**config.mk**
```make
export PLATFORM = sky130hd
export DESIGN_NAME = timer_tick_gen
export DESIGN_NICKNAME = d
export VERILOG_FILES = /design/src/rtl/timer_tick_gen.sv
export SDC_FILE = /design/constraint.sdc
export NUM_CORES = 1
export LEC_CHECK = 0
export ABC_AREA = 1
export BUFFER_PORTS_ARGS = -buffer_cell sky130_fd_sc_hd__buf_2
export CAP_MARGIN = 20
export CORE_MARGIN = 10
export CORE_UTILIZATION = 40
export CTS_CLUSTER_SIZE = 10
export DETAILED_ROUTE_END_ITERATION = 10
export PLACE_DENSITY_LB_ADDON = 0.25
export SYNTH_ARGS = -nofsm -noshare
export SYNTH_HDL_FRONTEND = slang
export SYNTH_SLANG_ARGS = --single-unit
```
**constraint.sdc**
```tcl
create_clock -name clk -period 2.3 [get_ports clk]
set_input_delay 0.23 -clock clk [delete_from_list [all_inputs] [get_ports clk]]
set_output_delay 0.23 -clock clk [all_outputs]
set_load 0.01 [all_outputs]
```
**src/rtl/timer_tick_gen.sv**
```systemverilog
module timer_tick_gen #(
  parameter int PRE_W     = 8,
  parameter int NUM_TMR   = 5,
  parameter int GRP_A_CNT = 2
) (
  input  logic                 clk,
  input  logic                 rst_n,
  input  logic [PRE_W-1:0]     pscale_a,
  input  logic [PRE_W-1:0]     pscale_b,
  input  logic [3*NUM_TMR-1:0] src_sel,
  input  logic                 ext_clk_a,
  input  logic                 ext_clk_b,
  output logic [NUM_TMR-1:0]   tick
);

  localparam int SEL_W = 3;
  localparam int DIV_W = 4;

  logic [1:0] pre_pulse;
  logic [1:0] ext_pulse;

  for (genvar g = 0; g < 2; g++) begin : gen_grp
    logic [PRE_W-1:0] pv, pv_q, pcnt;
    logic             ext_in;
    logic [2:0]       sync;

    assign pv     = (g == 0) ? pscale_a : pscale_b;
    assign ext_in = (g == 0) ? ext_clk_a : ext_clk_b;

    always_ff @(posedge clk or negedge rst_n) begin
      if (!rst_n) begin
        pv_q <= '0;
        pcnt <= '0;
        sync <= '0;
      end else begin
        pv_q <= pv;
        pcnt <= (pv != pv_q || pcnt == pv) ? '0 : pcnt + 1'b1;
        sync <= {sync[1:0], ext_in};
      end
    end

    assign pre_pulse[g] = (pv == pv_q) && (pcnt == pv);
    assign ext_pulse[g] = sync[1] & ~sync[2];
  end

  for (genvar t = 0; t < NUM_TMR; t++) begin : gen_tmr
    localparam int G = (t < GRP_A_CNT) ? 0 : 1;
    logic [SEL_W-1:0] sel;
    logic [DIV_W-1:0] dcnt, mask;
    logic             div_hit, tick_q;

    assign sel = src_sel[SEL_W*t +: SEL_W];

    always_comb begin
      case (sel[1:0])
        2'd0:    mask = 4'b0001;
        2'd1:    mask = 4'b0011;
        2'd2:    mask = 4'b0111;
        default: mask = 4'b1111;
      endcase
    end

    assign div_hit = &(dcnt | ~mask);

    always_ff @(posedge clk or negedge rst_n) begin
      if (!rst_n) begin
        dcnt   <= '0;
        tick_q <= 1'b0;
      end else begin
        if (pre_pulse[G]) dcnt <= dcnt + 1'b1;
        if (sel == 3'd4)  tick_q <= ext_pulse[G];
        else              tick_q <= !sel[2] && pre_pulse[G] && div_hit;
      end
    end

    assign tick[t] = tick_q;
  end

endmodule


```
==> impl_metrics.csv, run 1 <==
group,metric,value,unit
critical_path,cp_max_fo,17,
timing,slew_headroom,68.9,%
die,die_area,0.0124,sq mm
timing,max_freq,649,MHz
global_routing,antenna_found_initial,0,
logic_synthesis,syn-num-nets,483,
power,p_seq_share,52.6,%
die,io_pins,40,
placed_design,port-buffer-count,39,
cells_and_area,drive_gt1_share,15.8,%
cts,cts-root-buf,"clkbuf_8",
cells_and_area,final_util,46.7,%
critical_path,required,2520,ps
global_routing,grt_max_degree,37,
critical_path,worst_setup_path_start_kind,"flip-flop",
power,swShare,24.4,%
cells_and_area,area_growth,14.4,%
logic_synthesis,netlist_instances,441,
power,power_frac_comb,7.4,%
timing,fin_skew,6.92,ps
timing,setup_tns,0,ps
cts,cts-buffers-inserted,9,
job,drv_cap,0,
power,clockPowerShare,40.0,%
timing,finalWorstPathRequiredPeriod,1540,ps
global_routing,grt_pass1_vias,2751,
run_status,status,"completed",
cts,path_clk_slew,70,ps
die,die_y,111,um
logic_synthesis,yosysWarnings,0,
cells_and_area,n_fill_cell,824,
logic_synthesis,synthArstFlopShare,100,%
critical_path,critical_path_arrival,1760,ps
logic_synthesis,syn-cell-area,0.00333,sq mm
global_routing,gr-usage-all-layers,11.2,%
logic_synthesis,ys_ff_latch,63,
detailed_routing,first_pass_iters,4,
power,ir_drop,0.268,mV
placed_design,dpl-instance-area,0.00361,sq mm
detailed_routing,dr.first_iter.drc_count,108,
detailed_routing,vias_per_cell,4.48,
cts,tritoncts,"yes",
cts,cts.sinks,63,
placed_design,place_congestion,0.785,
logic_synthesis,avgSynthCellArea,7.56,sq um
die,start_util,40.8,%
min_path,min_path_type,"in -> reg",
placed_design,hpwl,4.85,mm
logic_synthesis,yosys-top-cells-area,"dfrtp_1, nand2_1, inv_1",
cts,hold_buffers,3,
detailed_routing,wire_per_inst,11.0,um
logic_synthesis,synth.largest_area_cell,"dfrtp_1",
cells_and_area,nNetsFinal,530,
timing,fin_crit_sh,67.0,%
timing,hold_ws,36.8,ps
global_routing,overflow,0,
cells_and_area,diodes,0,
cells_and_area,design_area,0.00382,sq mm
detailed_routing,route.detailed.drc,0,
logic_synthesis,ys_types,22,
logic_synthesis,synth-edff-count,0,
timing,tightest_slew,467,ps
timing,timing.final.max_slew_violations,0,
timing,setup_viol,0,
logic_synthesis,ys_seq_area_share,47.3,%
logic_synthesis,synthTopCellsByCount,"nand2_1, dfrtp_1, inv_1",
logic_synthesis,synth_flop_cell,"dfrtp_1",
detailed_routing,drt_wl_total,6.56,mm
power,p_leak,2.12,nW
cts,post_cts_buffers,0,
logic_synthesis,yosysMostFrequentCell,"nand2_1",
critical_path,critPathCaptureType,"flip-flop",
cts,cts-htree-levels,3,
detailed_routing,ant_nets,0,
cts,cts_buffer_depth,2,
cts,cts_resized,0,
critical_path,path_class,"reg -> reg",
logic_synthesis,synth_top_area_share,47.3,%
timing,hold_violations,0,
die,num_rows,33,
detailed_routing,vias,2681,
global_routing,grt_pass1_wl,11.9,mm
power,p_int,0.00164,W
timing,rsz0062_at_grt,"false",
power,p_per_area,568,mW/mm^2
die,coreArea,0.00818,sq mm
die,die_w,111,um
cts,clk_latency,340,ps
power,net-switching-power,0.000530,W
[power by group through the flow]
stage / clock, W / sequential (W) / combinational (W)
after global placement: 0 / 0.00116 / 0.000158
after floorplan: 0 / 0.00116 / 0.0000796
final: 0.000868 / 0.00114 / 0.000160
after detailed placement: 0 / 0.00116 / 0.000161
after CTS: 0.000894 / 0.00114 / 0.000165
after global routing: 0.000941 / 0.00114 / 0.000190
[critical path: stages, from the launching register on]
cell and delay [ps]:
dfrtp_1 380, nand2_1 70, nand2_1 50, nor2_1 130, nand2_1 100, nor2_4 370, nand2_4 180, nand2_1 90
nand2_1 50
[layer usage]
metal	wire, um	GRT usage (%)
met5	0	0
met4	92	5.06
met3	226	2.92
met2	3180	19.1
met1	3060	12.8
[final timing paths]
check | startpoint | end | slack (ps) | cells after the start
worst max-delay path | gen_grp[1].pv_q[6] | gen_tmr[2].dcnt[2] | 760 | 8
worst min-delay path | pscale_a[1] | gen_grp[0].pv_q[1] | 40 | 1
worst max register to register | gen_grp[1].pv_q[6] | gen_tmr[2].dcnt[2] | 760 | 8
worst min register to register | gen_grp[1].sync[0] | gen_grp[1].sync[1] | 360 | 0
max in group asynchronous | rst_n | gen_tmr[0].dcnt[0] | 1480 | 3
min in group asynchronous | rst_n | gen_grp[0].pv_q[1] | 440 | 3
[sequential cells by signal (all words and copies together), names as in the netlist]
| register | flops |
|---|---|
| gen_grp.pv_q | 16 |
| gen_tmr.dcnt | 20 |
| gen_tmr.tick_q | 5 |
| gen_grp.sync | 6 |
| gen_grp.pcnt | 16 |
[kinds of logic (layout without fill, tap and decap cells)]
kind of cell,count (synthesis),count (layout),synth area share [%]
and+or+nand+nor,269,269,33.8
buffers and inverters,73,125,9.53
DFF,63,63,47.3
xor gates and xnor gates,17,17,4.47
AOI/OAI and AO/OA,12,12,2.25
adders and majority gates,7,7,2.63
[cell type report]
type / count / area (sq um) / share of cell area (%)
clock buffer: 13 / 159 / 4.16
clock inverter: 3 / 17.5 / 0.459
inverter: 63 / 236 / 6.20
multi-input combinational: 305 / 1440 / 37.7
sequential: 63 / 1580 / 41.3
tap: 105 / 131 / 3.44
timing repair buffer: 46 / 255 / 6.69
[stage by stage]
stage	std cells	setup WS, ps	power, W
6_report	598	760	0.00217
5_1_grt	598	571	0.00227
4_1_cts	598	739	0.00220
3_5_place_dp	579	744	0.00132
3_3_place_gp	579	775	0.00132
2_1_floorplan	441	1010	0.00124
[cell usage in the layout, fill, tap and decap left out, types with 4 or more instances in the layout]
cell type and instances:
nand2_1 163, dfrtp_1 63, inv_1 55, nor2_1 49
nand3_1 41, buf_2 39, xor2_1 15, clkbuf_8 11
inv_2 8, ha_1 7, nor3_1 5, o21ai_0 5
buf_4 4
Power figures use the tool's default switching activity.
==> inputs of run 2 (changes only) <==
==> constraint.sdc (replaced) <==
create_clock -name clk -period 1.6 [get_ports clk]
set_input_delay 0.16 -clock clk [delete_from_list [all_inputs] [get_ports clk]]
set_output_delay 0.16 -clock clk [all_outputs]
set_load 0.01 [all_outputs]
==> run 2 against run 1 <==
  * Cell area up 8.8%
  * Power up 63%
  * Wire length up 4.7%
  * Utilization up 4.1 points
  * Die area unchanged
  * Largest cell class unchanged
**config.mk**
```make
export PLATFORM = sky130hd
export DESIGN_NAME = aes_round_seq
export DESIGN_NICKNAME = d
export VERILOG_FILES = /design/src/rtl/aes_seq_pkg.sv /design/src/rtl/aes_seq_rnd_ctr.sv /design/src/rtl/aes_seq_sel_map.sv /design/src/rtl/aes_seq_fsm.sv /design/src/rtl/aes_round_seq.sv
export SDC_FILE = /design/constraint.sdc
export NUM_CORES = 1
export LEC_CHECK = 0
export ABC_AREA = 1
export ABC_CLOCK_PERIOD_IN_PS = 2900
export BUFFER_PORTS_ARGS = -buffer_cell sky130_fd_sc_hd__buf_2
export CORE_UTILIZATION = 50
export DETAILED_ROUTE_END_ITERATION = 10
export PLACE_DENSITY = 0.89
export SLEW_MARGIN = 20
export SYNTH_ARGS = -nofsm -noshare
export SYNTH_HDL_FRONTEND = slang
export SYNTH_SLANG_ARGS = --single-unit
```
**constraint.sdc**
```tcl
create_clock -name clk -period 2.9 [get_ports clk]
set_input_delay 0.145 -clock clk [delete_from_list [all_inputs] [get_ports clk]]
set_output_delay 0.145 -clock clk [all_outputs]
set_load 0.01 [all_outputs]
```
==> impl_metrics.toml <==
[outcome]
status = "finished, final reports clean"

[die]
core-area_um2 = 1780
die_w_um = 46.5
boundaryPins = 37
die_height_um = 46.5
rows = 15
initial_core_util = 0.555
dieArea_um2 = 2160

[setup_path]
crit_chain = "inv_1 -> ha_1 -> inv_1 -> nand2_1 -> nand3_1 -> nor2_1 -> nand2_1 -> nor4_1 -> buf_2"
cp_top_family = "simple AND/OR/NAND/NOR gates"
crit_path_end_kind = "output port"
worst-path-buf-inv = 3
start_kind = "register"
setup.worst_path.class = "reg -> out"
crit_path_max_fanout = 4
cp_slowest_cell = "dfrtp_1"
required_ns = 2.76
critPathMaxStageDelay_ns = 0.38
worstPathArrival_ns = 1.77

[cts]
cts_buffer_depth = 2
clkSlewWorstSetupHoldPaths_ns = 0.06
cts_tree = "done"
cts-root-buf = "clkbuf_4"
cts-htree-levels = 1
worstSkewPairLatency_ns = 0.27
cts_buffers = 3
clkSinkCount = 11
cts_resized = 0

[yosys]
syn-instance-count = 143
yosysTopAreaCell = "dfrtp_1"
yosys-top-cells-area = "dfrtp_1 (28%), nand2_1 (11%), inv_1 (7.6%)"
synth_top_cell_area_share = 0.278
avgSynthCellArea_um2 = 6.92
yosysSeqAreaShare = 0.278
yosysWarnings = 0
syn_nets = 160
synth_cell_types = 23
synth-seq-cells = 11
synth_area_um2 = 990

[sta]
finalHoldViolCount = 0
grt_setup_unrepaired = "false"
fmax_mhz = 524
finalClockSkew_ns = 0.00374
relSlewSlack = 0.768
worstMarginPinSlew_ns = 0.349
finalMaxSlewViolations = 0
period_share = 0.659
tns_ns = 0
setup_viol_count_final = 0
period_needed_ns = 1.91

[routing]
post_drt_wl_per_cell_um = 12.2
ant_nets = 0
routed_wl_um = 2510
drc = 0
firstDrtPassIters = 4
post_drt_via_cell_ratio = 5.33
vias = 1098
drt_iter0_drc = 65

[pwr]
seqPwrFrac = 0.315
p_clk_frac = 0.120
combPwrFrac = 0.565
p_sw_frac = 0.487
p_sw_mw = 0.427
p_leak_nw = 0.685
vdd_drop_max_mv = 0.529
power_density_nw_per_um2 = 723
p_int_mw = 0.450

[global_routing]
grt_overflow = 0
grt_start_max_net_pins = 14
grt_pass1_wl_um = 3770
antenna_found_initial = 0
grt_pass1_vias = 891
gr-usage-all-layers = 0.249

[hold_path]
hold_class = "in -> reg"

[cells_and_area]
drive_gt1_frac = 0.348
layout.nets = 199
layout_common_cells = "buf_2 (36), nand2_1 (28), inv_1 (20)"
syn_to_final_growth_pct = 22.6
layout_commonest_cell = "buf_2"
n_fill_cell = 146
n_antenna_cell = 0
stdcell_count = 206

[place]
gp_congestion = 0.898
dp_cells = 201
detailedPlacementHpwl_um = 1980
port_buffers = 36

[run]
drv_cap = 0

***

WHAT IS NEEDED
What you copy should begin at the line with "combPwrFrac = 0.565" and end at the final line of the listing, each line exactly as it is.

ANSWER AREA
combPwrFrac = 0.565
p_sw_frac = 0.487
p_sw_mw = 0.427
p_leak_nw = 0.685
vdd_drop_max_mv = 0.529
power_density_nw_per_um2 = 723
p_int_mw = 0.450

[global_routing]
grt_overflow = 0
grt_start_max_net_pins = 14
grt_pass1_wl_um = 3770
antenna_found_initial = 0
grt_pass1_vias = 891
gr-usage-all-layers = 0.249

[hold_path]
hold_class = "in -> reg"

[cells_and_area]
drive_gt1_frac = 0.348
layout.nets = 199
layout_common_cells = "buf_2 (36), nand2_1 (28), inv_1 (20)"
syn_to_final_growth_pct = 22.6
layout_commonest_cell = "buf_2"
n_fill_cell = 146
n_antenna_cell = 0
stdcell_count = 206

[place]
gp_congestion = 0.898
dp_cells = 201
detailedPlacementHpwl_um = 1980
port_buffers = 36

[run]
drv_cap = 0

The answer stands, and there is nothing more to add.